Actually, the interesting thing is not the first half of this passage. To me, it is far more interesting to contemplate the second half which, more often than not, gets swallowed up in the fanfare of the former. I’ve studied Gen. 6:6 on multiple occasions and I don’t think I ever noticed the bombshell teetering off the back half of the verse. I only realized it because I was translating it today, which forced me to pay attention to (literally) every letter of the verse. The first question regarding this thought: “and it grieved Him to His heart,” is what, exactly, is the referent the the “it” is referring to? That is, what is “it” that grieves God? “It” can either be man’s sin (v. 5) or it can be the fact that He regretted making them (v. 6). God being grieved over His own disposition to man doesn’t make theological sense. God can’t be sad about how He is. He is perfect so there is nothing to be sad about. Further, if He were sad about perfection, He would be imperfectly perceiving Himself, which again, is impossible. Therefore, the “it” is man’s sin.

How, exactly, is it even possible that the sins of puny little men, who are a wisp of air, imperceptible without detailed attention, incapable of contributing to God’s perfection, incredibly dull, weak and listless, how can it be that their behavior causes God to be “grieved … to His heart”? I am completely indifferent to the behaviors of the birds outside my window. If a sparrow falls out of the nest and dies, call me harsh and non-green but, I don’t really care (let alone the fact that I’ll probably never know). I care even less about the ants who are invisibly being tortured under the weight of my shoe as I walk to my car.

When compared to God, we are not like ants. We are much smaller. He is so immense and we are so finite that we literally get dwarfed into oblivion in comparison. If one were able to perceive God fully as He is (which no one can do but God), you would literally not be able to see me standing next to Him. I’d be like an atom on a diet standing next to a billion galaxies strung together. The difference between us and ants is negligible compared to the difference between us and God. We don’t care about ants, but He is grieved to His very heart over our sin. 

This is profound, difficult to understand and utterly intimidating.

The Reformed often highlight God’s infinite qualities and His perfection (similar, yet in a much clearer and profound way, to my comments above) in such a way that we subconsciously view Him as an abstract object, so Perfect that my life, and therefore my actions, don’t really matter that much. In a certain sense that’s true. God doesn’t rely on our moralizing to make Him feel better. Our failures don’t give Him heartburn. But, the Bible says that, in some sense, our sins cause Him to experience grief, though perfectly.

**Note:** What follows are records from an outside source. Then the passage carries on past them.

### src/rtl/piece_move_ctrl_pkg.sv
// Shared types and constants for the falling-piece movement controller.
package piece_move_ctrl_pkg;

  localparam int X_W   = 4;
  localparam int Y_W   = 5;
  localparam int ROT_W = 2;

  localparam logic [2:0] MODE_PLAY = 3'd1;

  localparam logic [X_W-1:0]   SPAWN_X   = 4'd4;
  localparam logic [Y_W-1:0]   SPAWN_Y   = 5'd0;
  localparam logic [ROT_W-1:0] SPAWN_ROT = 2'd0;

  typedef enum logic [2:0] {
    ST_IDLE,
    ST_SPAWN,
    ST_READY,
    ST_CHECK,
    ST_LOCK,
    ST_LOCK_WAIT,
    ST_OVER
  } state_t;

  // Enum order doubles as arbitration priority: lower value wins.
  localparam int NUM_REQ = 5;
  typedef enum logic [2:0] {
    REQ_TICK,
    REQ_LEFT,
    REQ_RIGHT,
    REQ_ROTATE,
    REQ_DOWN
  } req_t;

  typedef struct packed {
    logic [X_W-1:0]   x;
    logic [Y_W-1:0]   y;
    logic [ROT_W-1:0] rot;
  } place_t;

  localparam place_t SPAWN_PLACE = '{x: SPAWN_X, y: SPAWN_Y, rot: SPAWN_ROT};

  // Wrapping arithmetic at port widths; off-board candidates are the checker's call.
  function automatic place_t move_place(place_t p, req_t r);
    place_t n;
    n = p;
    case (r)
      REQ_TICK,
      REQ_DOWN:   n.y   = p.y + Y_W'(1);
      REQ_LEFT:   n.x   = p.x - X_W'(1);
      REQ_RIGHT:  n.x   = p.x + X_W'(1);
      REQ_ROTATE: n.rot = p.rot + ROT_W'(1);
      default:    n     = p;
    endcase
    return n;
  endfunction

endpackage
`src/rtl/trig_gen.sv`:
```
// Debounced push-button trigger generator. It queues up to three events and issues each as a
// one-cycle pulse on a, handshaking with a downstream pulse stretcher through busy.
module trig_gen #(
  parameter int unsigned DEB_CYCLES  = 4,
  parameter int unsigned ACK_TIMEOUT = 7
) (
  input  logic       clk,
  input  logic       rst,
  input  logic       key_in,
  input  logic       busy,
  output logic       a,
  output logic [1:0] pend_cnt,
  output logic       overflow,
  output logic       no_ack
);

  localparam logic [3:0] DebLast  = 4'(DEB_CYCLES - 1);
  localparam logic [3:0] AckLimit = 4'(ACK_TIMEOUT);

  typedef enum logic [1:0] {StIdle, StFire, StWaitBusy, StWaitDone} state_e;

  state_e     state_q, state_d;
  logic [1:0] sync_q;
  logic       deb_lvl_q, deb_lvl_d, deb_prev_q;
  logic [3:0] deb_cnt_q, deb_cnt_d;
  logic [3:0] tmo_q, tmo_d;
  logic [1:0] pend_q, pend_d;
  logic       ovf_q, ovf_d;
  logic       noack_q, noack_d;
  logic       a_q;
  logic       key_s, rise, fire;

  assign key_s = sync_q[1];
  // Only 0->1 transitions of the debounced level are events.
  assign rise  = deb_lvl_q & ~deb_prev_q;
  assign fire  = (state_q == StFire);

  // Any sample agreeing with the current level restarts the count.
  always_comb begin
    deb_cnt_d = '0;
    deb_lvl_d = deb_lvl_q;
    if (key_s != deb_lvl_q) begin
      if (deb_cnt_q == DebLast) begin
        deb_lvl_d = key_s;
      end else begin
        deb_cnt_d = deb_cnt_q + 4'd1;
      end
    end
  end

  always_comb begin
    pend_d = pend_q;
    ovf_d  = ovf_q;
    if (rise && !fire) begin
      if (pend_q == 2'd3) begin
        ovf_d = 1'b1;
      end else begin
        pend_d = pend_q + 2'd1;
      end
    end else if (fire && !rise) begin
      pend_d = pend_q - 2'd1;
    end
  end

  always_comb begin
    state_d = state_q;
    tmo_d   = tmo_q;
    noack_d = noack_q;
    unique case (state_q)
      StIdle: begin
        tmo_d = '0;
        if (pend_q != 2'd0 && !busy) state_d = StFire;
      end
      StFire: begin
        tmo_d   = '0;
        state_d = StWaitBusy;
      end
      StWaitBusy: begin
        if (busy) begin
          state_d = StWaitDone;
        end else begin
          tmo_d = tmo_q + 4'd1;
          if (tmo_d == AckLimit) begin
            state_d = StIdle;
            noack_d = 1'b1;
          end
        end
      end
      StWaitDone: begin
        if (!busy) state_d = StIdle;
      end
      default: state_d = StIdle;
    endcase
  end

  always_ff @(posedge clk) begin
    if (!rst) begin
      state_q    <= StIdle;
      sync_q     <= '0;
      deb_lvl_q  <= 1'b0;
      deb_prev_q <= 1'b0;
      deb_cnt_q  <= '0;
      tmo_q      <= '0;
      pend_q     <= '0;
      ovf_q      <= 1'b0;
      noack_q    <= 1'b0;
      a_q        <= 1'b0;
    end else begin
      state_q    <= state_d;
      sync_q     <= {sync_q[0], key_in};
      deb_lvl_q  <= deb_lvl_d;
      deb_prev_q <= deb_lvl_q;
      deb_cnt_q  <= deb_cnt_d;
      tmo_q      <= tmo_d;
      pend_q     <= pend_d;
      ovf_q      <= ovf_d;
      noack_q    <= noack_d;
      a_q        <= (state_d == StFire);
    end
  end

  assign a        = a_q;
  assign pend_cnt = pend_q;
  assign overflow = ovf_q;
  assign no_ack   = noack_q;

endmodule

```
`config.mk`:
```
export PLATFORM = sky130hd
export DESIGN_NAME = trig_gen
export DESIGN_NICKNAME = d
export VERILOG_FILES = /design/src/rtl/trig_gen.sv
export SDC_FILE = /design/constraint.sdc
export NUM_CORES = 1
export LEC_CHECK = 0
export ABC_CLOCK_PERIOD_IN_PS = 2420
export BUFFER_PORTS_ARGS = -buffer_cell sky130_fd_sc_hd__buf_2
export CORE_ASPECT_RATIO = 1.1
export CORE_UTILIZATION = 45
export CTS_BUF_LIST = sky130_fd_sc_hd__clkbuf_8
export CTS_CLUSTER_SIZE = 10
export DETAILED_ROUTE_END_ITERATION = 7
export PLACE_DENSITY = 0.75
export RECOVER_POWER = 25
export SLEW_MARGIN = 20
export SYNTH_ARGS = -nofsm -noshare
export SYNTH_HDL_FRONTEND = slang
export SYNTH_SLANG_ARGS = --single-unit
```
`constraint.sdc`:
```
create_clock -name clk -period 2.42 [get_ports clk]
set_input_delay 0.484 -clock clk [delete_from_list [all_inputs] [get_ports clk]]
set_output_delay 0.484 -clock clk [all_outputs]
set_load 0.02 [all_outputs]
```
-- After elaboration in Yosys (flattened, before gate mapping)
Cells that the tools add are included.
- logic and storage cells: 56
- bits in latches: 0
- register bits after elaboration: 19
- ROM bits: 0
- RAM bits: 0
- memories: 0
- order comparisons: 0
- $mul: 0
- bitwise gates (word level): 5
- reductions and logical operators: 17
- equality and inequality tests: 10
- div/mod/pow operators: 0
- muxes and demuxes: 10
- shifts and indexed selects: 0
- add/subtract/negate cells: 4
- operators by type and width (cell ; count):
    2-bit two-way mux ; 7
    4-bit by 1-bit adder with 4-bit output (second input constant) ; 2
    2-bit case mux with 4 select lines ; 1
    4-bit case mux with 2 select lines ; 1
    2-bit AND reduction ; 4
    2-bit equality test (second input constant) ; 3
    2-bit nonzero test ; 3
    2-bit by 1-bit equality test with 1-bit output (second input constant) ; 2
    4-bit by 2-bit equality test with 1-bit output (second input constant) ; 1
    4-bit by 3-bit equality test with 1-bit output (second input constant) ; 1
    4-bit two-way mux ; 1
    2-bit inequality test (second input constant) ; 2
    1-bit inverter ; 4
    1-bit logical AND ; 3
    1-bit logical NOT ; 3
    3-bit AND reduction ; 1
    3-bit OR reduction ; 1
    2-bit by 1-bit adder with 2-bit output (second input constant) ; 1
    2-bit logical NOT ; 1
    2-bit OR reduction ; 1
    2-bit by 1-bit subtractor with 2-bit output (second input constant) ; 1
    1-bit bitwise AND ; 1
    1-bit inequality test ; 1

-- Depth between registers and ports, before layout
Gate-level depths: netlist of the first run.
- word-level depth: 6
- mapped depth: 6
- mapped depth without buffers: 6

-- Least setup slack after synthesis of the first run
Ideal clock, no wire load.
- kind: reg2reg
- from: reg pend_q[0] (netlist: pend_cnt[0])
- to: reg a_q (netlist: a)
- library setup time: 0.065 ns
- clock period less this slack: 1.305 ns
- setup slack: 1.115 ns
- cell stages (with the launch flop): 5
- data arrival time: 1.240 ns
- cell sequence: dfxtp_1 -> nor2_1 -> or4_1 -> a21boi_2 -> nor2b_1
- cells in the longest elaborated chain, start to end: 5
- RTL lines (what ; line ; text):
    start, declared ; 27 ; logic [1:0] pend_q, pend_d;
    start signal, assigned ; 115 ; pend_q <= pend_d;
    2-bit nonzero test ; 72 ; if (pend_q != 2'd0 && !busy) state_d = StFire;
    1-bit logical AND ; 72 ;
    2-bit two-way mux ; 72 ;
    2-bit case mux with 4 select lines ; 69 ; unique case (state_q)
    2-bit by 1-bit equality test with 1-bit output ; 118 ; a_q <= (state_d == StFire);
    end signal, assigned ; 118 ;
    end, declared ; 30 ; logic a_q;
No other way between the ends.
A chain may end at the register's enable or synchronous reset.

-- Final worst setup path of the first run
- from: reg tmo_q[0]
- to: reg state_q[1]
- cells in the longest elaborated chain, start to end: 5
- RTL lines (what ; line ; text):
    start, declared ; 26 ; logic [3:0] tmo_q, tmo_d;
    start signal, assigned ; 114 ; tmo_q <= tmo_d;
    4-bit by 1-bit adder with 4-bit output ; 82 ; tmo_d = tmo_q + 4'd1;
    4-bit by 3-bit equality test with 1-bit output ; 83 ; if (tmo_d == AckLimit) begin
    2-bit two-way mux ; 83 ;
    2-bit two-way mux ; 79 ; if (busy) begin
    2-bit case mux with 4 select lines ; 69 ;
    end signal, assigned ; 98 ; state_q <= StIdle;
    end signal, assigned ; 109 ; state_q <= state_d;
    end, declared ; 22 ; state_e state_q, state_d;
No other way between the ends.

==> results of run 1 <==
## worst min-delay path by stage
stage / slack (ns) / endpoint / from
finish: 0.43 / sync_q[0]$_SDFF_PN0_ / key_in
global route: 0.43 / sync_q[0]$_SDFF_PN0_ / key_in
CTS: 0.42 / sync_q[0]$_SDFF_PN0_ / key_in
detailed placement: 0.43 / sync_q[1]$_SDFF_PN0_ / sync_q[0]$_SDFF_PN0_
global placement: 0.42 / sync_q[1]$_SDFF_PN0_ / sync_q[0]$_SDFF_PN0_
floorplan: 0.41 / sync_q[1]$_SDFF_PN0_ / sync_q[0]$_SDFF_PN0_
## report_power, final
group          leakage [nW]  switching, mW  internal, mW
registers             0.154         0.0267         0.335
clock network        0.0217          0.106         0.116
logic                 0.196         0.0543        0.0440
## cell families (layout without fill, tap and decap cells)
kind of cell / after synthesis / after routing
xor+xnor: 6 / 6
compound gates: 16 / 16
fa+ha+maj: 3 / 3
flops: 19 / 19
simple gates: 34 / 34
buf+inv: 5 / 16
mux: 1 / 1
## Yosys cell counts, drive strengths merged, types with 2 or more instances
cell / instances
and2: 4
nor2b: 2
o21ai: 2
a21o: 2
nor2: 12
xnor2: 2
nand3: 4
nand2: 5
xor2: 4
dfxtp: 19
nand2b: 3
inv: 4
a21boi: 3
a21oi: 3
ha: 3
## critical path, cell delays in order, from the launching register on
cell and delay [ns]:
dfxtp_1 0.44, ha_1 0.22, nand2b_1 0.11, a21oi_1 0.05, o311ai_1 0.35, and2_1 0.17
## area by class of cell
class                   count  area [um^2]
multi-input cells          60          383
well taps                  17         21.3
repair buffers              8         38.8
fillers                   159          708
clock buffers               3         41.3
flip-flops and latches     19          380
clock inverters             1         7.51
inverters                   4         15.0
## flip-flops by register name, summed over array words and instances (netlist names)
signal / flops
deb_cnt_q: 4
tmo_q: 4
pend_cnt: 2
state_q: 2
sync_q: 2
a: 1
deb_lvl_q: 1
deb_prev_q: 1
no_ack: 1
overflow: 1
## metal layers
layer  vias to the layer above  global-route usage (%)
met1                       260                    19.0
met3                         4                    3.97
met2                         9                    22.2
met4                         0                    11.6
met5                         -                       0
li1                        310                       -
## per-stage QoR
step / hold WS, ns / cell area (um^2) / util (%)
after CTS: 0.424 / 888 / 55.7
after floorplan: 0.412 / 782 / -
after detailed placement: 0.428 / 840 / 52.6
final: 0.428 / 887 / 55.6
after global routing: 0.434 / 887 / 55.6
after global placement: 0.419 / 840 / 52.6
==> impl_metrics.toml, run 1 <==
[sta]
setup_ws_ns = 1.05
tightest_slew_ns = 0.436
hold_viol_final = 0
fin_worst_skew_ns = 0.00592
max_slew_margin_pct = 70.9
period_minus_slack_ns = 1.37
report.final.slew_viol_count = 0
finalSetupTns_ns = 0
setup_violations = 0
rsz0062_at_grt = "false"
fmax_ghz = 0.730
fin_crit_sh_pct = 56.6

[clock_tree]
clock-sinks = 19
clk_transition_reported_paths_ns = 0.07
clock_path_buffers = 2
postCtsHoldBufs = 0
cts_tree = "done"
numCtsBuffers = 3
clock_latency_ns = 0.26
postCtsResizedCells = 0
root_buffer = "clkbuf_8"
post-cts-setup-buffer-count = 0
cts_max_level = 1

[floorplan]
die_h_um = 45.7
coreArea_mm2 = 0.00160
die_x_um = 41.7
initial_core_util_pct = 49.0
die_area_mm2 = 0.00191
ios = 9
row_count = 15

[pwr]
ir_drop_uv = 426
p_per_area_mw_per_mm2 = 769
p_leak_nw = 0.371
power_mw = 0.682

[outcome]
run_status = "finished clean"

[worst_setup_path]
critPathArrivalTime_ns = 1.58
endpoint = "state_q[1]$_SDFF_PN0_"
critPathLaunch = "tmo_q[0]$_SDFFE_PN0P_"
crit_fanout = 6
cp.required_ns = 2.63
rr_startpoint = "tmo_q[0]$_SDFFE_PN0P_"
startpoint_type = "register"
cp-end-kind = "register"
r2r-end = "state_q[1]$_SDFF_PN0_"
ff2ff_setup_slack_ns = 1.05
reg2reg_depth = 5
critPathKind = "register to register"

[yosys]
muxShareOfSynthArea_pct = 1.28
synth_area_leader_cell = "dfxtp_1"
ys_top_cells_by_area = "dfxtp_1 49%, nor2_1 5.8%, ha_1 4.8%"
synth_fp_nets = 91
synth_edf_count = 0
async_flop_share_pct = 0
synth_seq_cells = 19
syn_inst = 84
mappedNetlistArea_um2 = 782
synthFlopType = "dfxtp_1"
ys_seq_area_share_pct = 48.6
synth_compound_area_share_pct = 14.7
synth-simple-area-share_pct = 21.4
ys_types = 28
synth_top_area_share_pct = 48.6
avgSynthCellArea_um2 = 9.31
synthAdderAreaFrac_pct = 4.80
ys_warn_count = 0
synth-xor-area-share_pct = 6.72
synth_top_family_by_area = "simple AND/OR/NAND/NOR gates"

[hold_path]
hp-class = "input port to register"
hold_depth = 2

[grt]
grt_max_degree = 13
antenna_found_initial = 0
grt_pass1_vias = 485
grt.total_usage_pct = 15.1
grt_remaining_overflow = 0
grt_pass1_wl_um = 2080

[detailed_routing]
dr.pass1.iters = 4
wl_met1_um = 601
wl_met2_um = 518
top_layer = "met4"
vias = 583
routed_wl_um = 1190
route.met3.wl_um = 47
drt-wirelength-per-cell_um = 10.7
final_antenna_net_count = 0
drc = 0
drt_iter0_drc = 10
viasPerCell = 5.21

[cells_and_area]
area_growth_pct = 13.4
stdcell_count = 112
final_common_cell = "dfxtp_1"
post_route_cells_drive_above_1_share_pct = 12.6
antenna_cells = 0
fin_nets = 103
final_cell_mix = "19 x dfxtp_1, 12 x nor2_1, 7 x buf_2"

[place]
dp_slack_ns = 0.984
dp_cells = 108
place_hpwl_um = 895
routabilityCongestion = 0.770
port_buffers = 8

[flow_run]
cap_violations = 0
(Power assumes the default switching activity.)
==> run 2, diff against run 1 <==
--- a/config.mk
+++ b/config.mk
@@ -5,7 +5,7 @@
 export SDC_FILE = /design/constraint.sdc
 export NUM_CORES = 1
 export LEC_CHECK = 0
-export ABC_CLOCK_PERIOD_IN_PS = 2420
+export ABC_CLOCK_PERIOD_IN_PS = 1400
 export BUFFER_PORTS_ARGS = -buffer_cell sky130_fd_sc_hd__buf_2
 export CORE_ASPECT_RATIO = 1.1
 export CORE_UTILIZATION = 45
==> constraint.sdc (replaced) <==
create_clock -name clk -period 1.4 [get_ports clk]
set_input_delay 0.28 -clock clk [delete_from_list [all_inputs] [get_ports clk]]
set_output_delay 0.28 -clock clk [all_outputs]
set_load 0.02 [all_outputs]
==> run 2 against run 1 <==
Effect of this change: sequential share of layout area decreased by 0.50 points; worst setup slack got worse by 0.97 ns; cell count increased by 1.8%; total power increased by 72%; critical path type unchanged; critical path depth decreased by 1.
==> impl_metrics.toml, run 2 (synthesis results as in run 1) <==
[detailed_routing]
drc = 0
drt-wirelength-per-cell_um = 11.7
viasPerCell = 5.21
dr.pass1.iters = 4
routed_wl_um = 1330
drt_iter0_drc = 8
final_antenna_net_count = 0
vias = 594

[cells_and_area]
multi_input_area_um2 = 387
final_common_cell = "dfxtp_1"
area_growth_pct = 15.5
fin_area_um2 = 903
post_route_cells_drive_above_1_share_pct = 15.5
top_regs = "deb_cnt_q x4, tmo_q x4"
regArea_um2 = 383
nFillCells = 148
fin_nets = 105
final_cell_mix = "17 x dfxtp_1, 12 x nor2_1, 6 x buf_2"
antenna_cells = 0

[clock_tree]
clock_latency_ns = 0.25
postCtsResizedCells = 0
numCtsBuffers = 3
root_buffer = "clkbuf_8"
clock-sinks = 19
postCtsHoldBufs = 0
cts_tree = "done"
post-cts-setup-buffer-count = 0
clk_transition_reported_paths_ns = 0.07
cts_max_level = 1
clock_path_buffers = 2

[sta]
hold_viol_final = 0
fin_worst_skew_ns = 0.000203
tightest_slew_ns = 0.452
report.final.slew_viol_count = 0
finalSetupTns_ns = 0
rsz0062_at_grt = "false"
fmax_ghz = 0.757
period_minus_slack_ns = 1.32
fin_crit_sh_pct = 94.4
max_slew_margin_pct = 69.9
setup_violations = 0

[floorplan]
die_x_um = 41.7
die_h_um = 45.7
row_count = 15
die_area_mm2 = 0.00191
coreArea_mm2 = 0.00160
ios = 9
initial_core_util_pct = 49.0

[pwr]
ir_drop_uv = 792
p_per_area_mw_per_mm2 = 1300
p_leak_nw = 0.383

[worst_setup_path]
critPathArrivalTime_ns = 1.47
critPathKind = "register to register"
cp.required_ns = 1.55
startpoint_type = "register"
slowest_delay_ns = 0.39
crit_chain = "ha_1 -> nor3b_1 -> o311ai_1 -> and2_1"
ff2ff_setup_slack_ns = 0.08
crit_path_top_delay_cell = "dfxtp_2"
cp-end-kind = "register"
crit_fanout = 6

[place]
place_area_um2 = 855
place_hpwl_um = 945
port_buffers = 8
routabilityCongestion = 0.758

[grt]
grt.total_usage_pct = 15.7
grt_remaining_overflow = 0
antenna_found_initial = 0
grt_pass1_wl_um = 2170
grt_max_degree = 13
grt_pass1_vias = 544

[hold_path]
hp-class = "input port to register"

[flow_run]
cap_violations = 0

[outcome]
run_status = "finished clean"
run 2: area by class of cell:
class	instances	share of cell area (%)
multi-input cells	60	42.8
inverters	4	1.66
flip-flops and latches	19	42.4
repair buffers	10	5.82
clock inverters	1	0.416
well taps	17	2.35
clock buffers	3	4.57
run 2: worst max-delay path: cells and delay by family, from the launching register on:
| family | cells | cell delay [ns] |
|---|---|---|
| AOI/OAI and AO/OA | 1 | 0.16 |
| DFF | 1 | 0.39 |
| adders and majority gates | 1 | 0.19 |
| and+or+nand+nor | 2 | 0.47 |
run 2: metrics by stage:
step	total power, mW	utilization [%]	cells	hold slack [ns]	setup slack, ns
2_1_floorplan	0.760	-	84	0.407	0.0950
3_3_place_gp	0.817	53.6	110	0.416	0.134
3_5_place_dp	0.827	53.6	110	0.437	0.0509
4_1_cts	1.19	56.4	114	0.228	0.0255
5_1_grt	1.23	56.6	114	0.249	0.0171
6_report	1.17	56.6	114	0.232	0.0791
run 2: per-layer routing:
| metal | track usage, % | vias up | part of all wire [%] |
|---|---|---|---|
| li1 | - | 311 | - |
| met1 | 18.0 | 272 | 47 |
| met2 | 26.9 | 9 | 50 |
| met3 | 3.57 | 2 | 2.7 |
| met4 | 9.68 | 0 | 0.75 |
| met5 | 0 | - | 0 |
run 2: final timing paths:
check	from	end	depth (start not counted)
worst max-delay path	tmo_q[0]$_SDFFE_PN0P_	state_q[1]$_SDFF_PN0_	4
worst min-delay path	key_in	sync_q[0]$_SDFF_PN0_	2
worst max register to register	tmo_q[0]$_SDFFE_PN0P_	state_q[1]$_SDFF_PN0_	4
worst min register to register	sync_q[0]$_SDFF_PN0_	sync_q[1]$_SDFF_PN0_	1
run 2: power by group:
| group | switching [mW] | internal, mW |
|---|---|---|
| Combinational | 0.107 | 0.0864 |
| Clock | 0.166 | 0.194 |
| Sequential | 0.0410 | 0.581 |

The sin in me prefers to contemplate God’s perfection so that my sins aren’t that big of a deal to Him. If I sip a little too much bourbon tonight, God isn’t really affected. Sure, gluttony and drunkenness are sins, but it’s lightweight sin and God’s busy enjoying His own perfection. The biggest penalty for my sin is the potential hangover the next day. God doesn’t care. Even if He does care about sin, it’s probably just the pedophiles and murderers He is focused on. Right?

Genesis 6:6b: “Wrong.”

To be sure, having two bourbons instead of one isn’t the same as having two wives instead of one (or having a wife and a girlfriend). God is a Being and our Father, so we can expect that His response to our sin is proportional (cf. Mt. 11:22; Lk. 12:47-48). However, the fact that He hates murder more than misinformation doesn’t mean that he doesn’t hate it when we lie.

Christ swallowed up death in His body on the cross because of “little” sins like my tendency to “over-indulge” (which is a human euphemism for gluttony and/or drunkenness). We must grasp both aspects of God – He is infinitely perfect, yet He cares infinitely about our sins. To worship Him properly, we must understand how great and perfect He is (albeit not comprehensively). To follow Him, we must understand how much He hates even the smallest sin in our lives.

Failure to do this causes Him to be “grieved … to His heart” (Gen. 6:6b).